Pick each line containing "accumulate" out of the records.

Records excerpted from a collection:

-- Opening Marker --

**src/sv/chull_pkg.sv**
```systemverilog
// Shared types and constants of the convex hull area block.
// Used by the multiply-accumulate unit and the top level; depends on nothing.
package chull_pkg;

    localparam int COORD_W = 20;
    localparam int DIFF_W  = COORD_W + 1;
    localparam int PROD_W  = 2 * DIFF_W;
    localparam int ACC_W   = PROD_W + 6;
    localparam int AREA_W  = 42;
    localparam int HULL_W  = 11;

    typedef logic signed [COORD_W-1:0] t_coord;
    typedef logic signed [DIFF_W-1:0]  t_diff;
    typedef logic signed [ACC_W-1:0]   t_acc;

    typedef struct packed {
        t_coord point_x;
        t_coord point_y;
        logic   last_point;
    } t_point;

    typedef struct packed {
        logic [AREA_W-1:0] doubled_area;
        logic [HULL_W-1:0] hull_points;
        logic              too_few;
        logic              overflow;
    } t_result;

    typedef enum logic [2:0] {
        MAC_NOP  = 3'd0,
        MAC_CLR  = 3'd1,
        MAC_LOAD = 3'd2,
        MAC_ADD  = 3'd3,
        MAC_SUB  = 3'd4
    } t_mac_op;

    typedef struct packed {
        t_mac_op op;
        t_diff   a;
        t_diff   b;
    } t_mac_cmd;

    typedef struct packed {
        logic pos;
        logic neg;
    } t_mac_stat;

endpackage

```
**src/sv/chull_mac.sv**
```systemverilog
// Shared signed multiply-accumulate unit: one registered multiplier and one accumulator.
// Depends on chull_pkg for the operand, accumulator and command types.
module chull_mac
    import chull_pkg::*;
(
    input  logic      i_clk,
    input  logic      i_rst_n,
    input  t_mac_cmd  i_cmd,
    output t_acc      o_acc,
    output t_mac_stat o_stat
);

    t_mac_op                   r_op;
    logic signed [PROD_W-1:0]  r_prod;
    t_acc                      r_acc;
    t_acc                      n_acc;
    t_acc                      w_prod_ext;

    always_ff @(posedge i_clk) begin
        if (!i_rst_n) begin
            r_op  <= MAC_NOP;
            r_acc <= '0;
        end else begin
            r_op  <= i_cmd.op;
            r_acc <= n_acc;
        end
    end

    always_ff @(posedge i_clk) begin
        r_prod <= $signed(i_cmd.a) * $signed(i_cmd.b);
    end

    assign w_prod_ext = t_acc'(r_prod);

    always_comb begin
        case (r_op)
            MAC_CLR:  n_acc = '0;
            MAC_LOAD: n_acc = w_prod_ext;
            MAC_ADD:  n_acc = r_acc + w_prod_ext;
            MAC_SUB:  n_acc = r_acc - w_prod_ext;
            default:  n_acc = r_acc;
        endcase
    end

    assign o_acc      = r_acc;
    assign o_stat.neg = r_acc[ACC_W-1];
    assign o_stat.pos = !r_acc[ACC_W-1] && (r_acc != '0);

`ifndef ASSERT_OFF
    a_clear_zero: assert property (@(posedge i_clk) disable iff (!i_rst_n)
        (i_cmd.op == MAC_CLR) |=> ##1 (r_acc == '0))
        else $error("accumulator not zero two cycles after a clear");
    a_load_prod: assert property (@(posedge i_clk) disable iff (!i_rst_n)
        (r_op == MAC_LOAD) |=> (r_acc == $past(w_prod_ext)))
        else $error("accumulator load did not take the registered product");
    a_idle_hold: assert property (@(posedge i_clk) disable iff (!i_rst_n)
        (r_op == MAC_NOP) |=> $stable(r_acc))
        else $error("accumulator changed without a command");
`endif

endmodule

```
**config.mk**
```make
export PLATFORM = sky130hd
export DESIGN_NAME = chull_mac
export DESIGN_NICKNAME = d
export VERILOG_FILES = /design/src/sv/chull_pkg.sv /design/src/sv/chull_mac.sv
export SDC_FILE = /design/constraint.sdc
export NUM_CORES = 2
export LEC_CHECK = 0
export BUFFER_PORTS_ARGS = -buffer_cell sky130_fd_sc_hd__clkbuf_2
export CAP_MARGIN = 20
export CELL_PAD_IN_SITES_DETAIL_PLACEMENT = 1
export CELL_PAD_IN_SITES_GLOBAL_PLACEMENT = 1
export CORE_MARGIN = 2
export CORE_UTILIZATION = 50
export CTS_BUF_LIST = sky130_fd_sc_hd__clkbuf_8
export CTS_CLUSTER_SIZE = 12
export DETAILED_ROUTE_END_ITERATION = 16
export GPL_ROUTABILITY_DRIVEN = 1
export PLACE_DENSITY = 0.89
export SLEW_MARGIN = 0
export SYNTH_ARGS = -nofsm -noshare
export SYNTH_HDL_FRONTEND = slang
export SYNTH_SLANG_ARGS = --single-unit
export TNS_END_PERCENT = 20
```
**constraint.sdc**
```tcl
create_clock -name i_clk -period 20.6 [get_ports i_clk]
set_input_delay 2.06 -clock i_clk [delete_from_list [all_inputs] [get_ports i_clk]]
set_output_delay 2.06 -clock i_clk [all_outputs]
set_load 0.005 [all_outputs]
```
==> results by group <==
Floorplanning
  – Die X: between 200 and 250 um
  – CORE AREA: approximately 0.045 mm^2
  – Height of the die: between 200 and 250 um
  – Initial core utilization: 0.507
  – I/O pins: 97
  – Site Rows: between 70 and 80
  – Die area: around 0.048 mm^2

Synthesis
  – Synth Area in Adders: 0.487
  – Compound-Gate Fraction of Synth Area: 0.111
  – Post-synthesis mux area share: 0.00131
  – Yosys top cell by area: fa_1
  – Synth Instances: 2655
  – Synth area leaders: fa_1, inv_1, ha_1, dfxtp_1, and2_1
  – Synth cell types: 64
  – Post-synthesis sequential area ratio: 0.0810
  – Post-synthesis simple-gate area fraction: 0.162
  – Mapped Avg Cell Area: between 8 and 9 um^2
  – Xor and xnor area share after synthesis: 0.0491
  – Ys Warns: 0
  – Largest family of logic cells by synthesized area: adder cells
  – Syn nets: ~3300
  – Top cell type's share of synthesized area: 0.401
  – Synthesized flop and latch total: between 90 and 100
  – Synthesized area: 0.0230 mm^2
  – Post-synth EDFFs: 0
  – Post-synth ARST share: 0
  – Post-synth top flop: dfxtp_1

Clock tree
  – Clock root buffer: clkbuf_8
  – Post-CTS sizing: 0
  – Clock buffer depth: 2
  – Worst-path clk slew: roughly 0.11 ns
  – Clk Latency, worst-skew pair: around 0.4 ns
  – Postcts setup bufs: 0
  – TritonCTS clock tree: built
  – # hold bufs at CTS: 0
  – CTS sink count: between 90 and 100
  – Cts bufs inserted: 9
  – Max H-tree Level: 3

Timing
  – Max_slew headroom: 0.439
  – Layout Skew: around 0.016 ns
  – RSZ-0062 raised after global routing: no
  – Final Cycle Share: 0.431
  – Fin. max-slew vios: 0
  – Slew @ Worst Pin: 0.821 ns
  – Fmax: 0.113 GHz
  – Final setup fails: 0
  – Setup tns final: 0 ns
  – Final setup margin: 11.73 ns
  – Fin. Hold Viols: 0
  – Tmin final: about 8.9 ns

Worst setup path
  – Crit path kind: in2reg
  – Crit path max fanout: 15
  – Worst Reg-to-Reg Cells: 16
  – CP arrival: 9.18 ns
  – Worst setup SP type: input pin
  – Critical Path End Type: flop
  – CP Data Required Time: between 20 and 25 ns

Global route
  – GRT Total Usage: 0.327
  – First-pass GRT wire length: approximately 120000 um
  – Initial antenna violation count: 0
  – Pin count of the biggest net entering global routing: 46
  – Vias in the first global route: roughly 22000
  – GRT overflow: 0

Placement
  – Placed inst area: 0.0238 mm^2
  – Worst slack, placed: roughly 11 ns
  – Final HPWL DP: 63400 um
  – Input/output buffers: 96
  – GP Congestion: roughly 0.92

Routing
  – Total routed wirelength: roughly 76000 um
  – DRT iter0 DRCs: between 1000 and 1500
  – DR vias: around 19000
  – Vias per inst: roughly 5.8
  – DRC errors left: 0
  – DRT Pass-1 Iters: 6
  – DRT antenna net count: 0
  – Wirelength per Cell: 23.3 um

Final layout
  – Footprint of the multi-input gates: approximately 0.019 mm^2
  – ANT cells: 0
  – Post-layout nets: 3308
  – Layout cells sized above 1: 0.0514
  – Most frequent cells in the layout: inv_1, fa_1, nand2_1
  – Most common cell after layout, fill and taps aside: inv_1
  – Final core occ: 0.529
  – P&R area growth vs syn: 4.40%
  – Reg area: 0.00186 mm^2
  – # fillers: 5420
  – Cell area after layout: about 0.024 mm^2

Min path
  – Min-delay worst type: reg2reg
  – Worst Hold Depth: 2

Run status
  – Status: completed

Run
  – Max-cap violations: 0
[kinds of logic after synthesis]
logic type	count (synthesis)
AOI/OAI and AO/OA	393
buffers and inverters	661
DFF	93
muxes	3
and+or+nand+nor	757
xor gates and xnor gates	129
adders and majority gates	619
[per-layer routing]
metal	GRT usage	part of all wire
met1	0.414	0.41
met2	0.573	0.50
met3	0.0437	0.064
met4	0.111	0.033
met5	0	0
[cells in the mapped netlist, types with 7 or more instances]
library cell and count:
and2_1 198, o21a_1 12, xnor2_1 78, nor3_1 13, nor2b_1 27, clkbuf_1 126
a22o_1 9, o21ai_0 83, a211oi_1 11, o211ai_1 15, nand4_1 17, o21bai_1 19
inv_1 532, nor4_1 17, a21o_1 39, and3_1 8, a21oi_1 117, fa_1 460
nor2_1 80, ha_1 159, o31ai_1 14, nand3_1 18, a21boi_0 7, nand2_1 330
nand2b_1 22, dfxtp_1 93, a222oi_1 18, xor2_1 51
[worst max-delay path: stages]
cell	delay [ns]
clkbuf_2	0.23
inv_1	0.62
nor2_1	0.12
fa_1	0.55
fa_1	0.46
fa_1	0.54
fa_1	0.45
fa_1	0.51
fa_1	0.53
inv_1	0.07
fa_1	0.50
inv_1	0.05
ha_1	0.40
nand4_1	0.29
nor2_1	0.10
a221oi_1	0.43
nand2_1	0.10
a21oi_1	0.32
o211ai_1	0.24
a31o_2	0.28
a21oi_1	0.17
xnor2_1	0.14
[stage by stage]
step	std cells	hold WS (ns)
after floorplan	2655	0.542
after global placement	3231	0.572
after detailed placement	3231	0.573
after CTS	3247	0.589
after global routing	3247	0.615
final	3247	0.581
[worst paths after layout]
kind	startpoint	end	slack, ns
setup / recovery	i_cmd[20]	r_prod[39]	11.73
hold / removal	o_acc[45]	o_acc[45]	0.58
setup reg to reg	r_prod[9]	o_acc[44]	14.91
hold reg to reg	o_acc[45]	o_acc[45]	0.58
[sequential cells by signal (all words and copies together) (netlist names)]
signal / count
r_op: 3
r_prod: 42
o_acc: 48
[final cells by class]
type	count	area share
clock buffer	9	0.00516
clock inverter	7	0.00271
inverter	533	0.0834
multi-input combinational	1901	0.777
sequential	93	0.0776
tap	600	0.0313
timing repair buffer	104	0.0225
Power is not shown: default switching activity piles up to over one toggle a cycle in this logic, so the estimate is an artifact.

-- Closing Marker --

Result of this task:
// Used by the multiply-accumulate unit and the top level; depends on nothing.
// Shared signed multiply-accumulate unit: one registered multiplier and one accumulator.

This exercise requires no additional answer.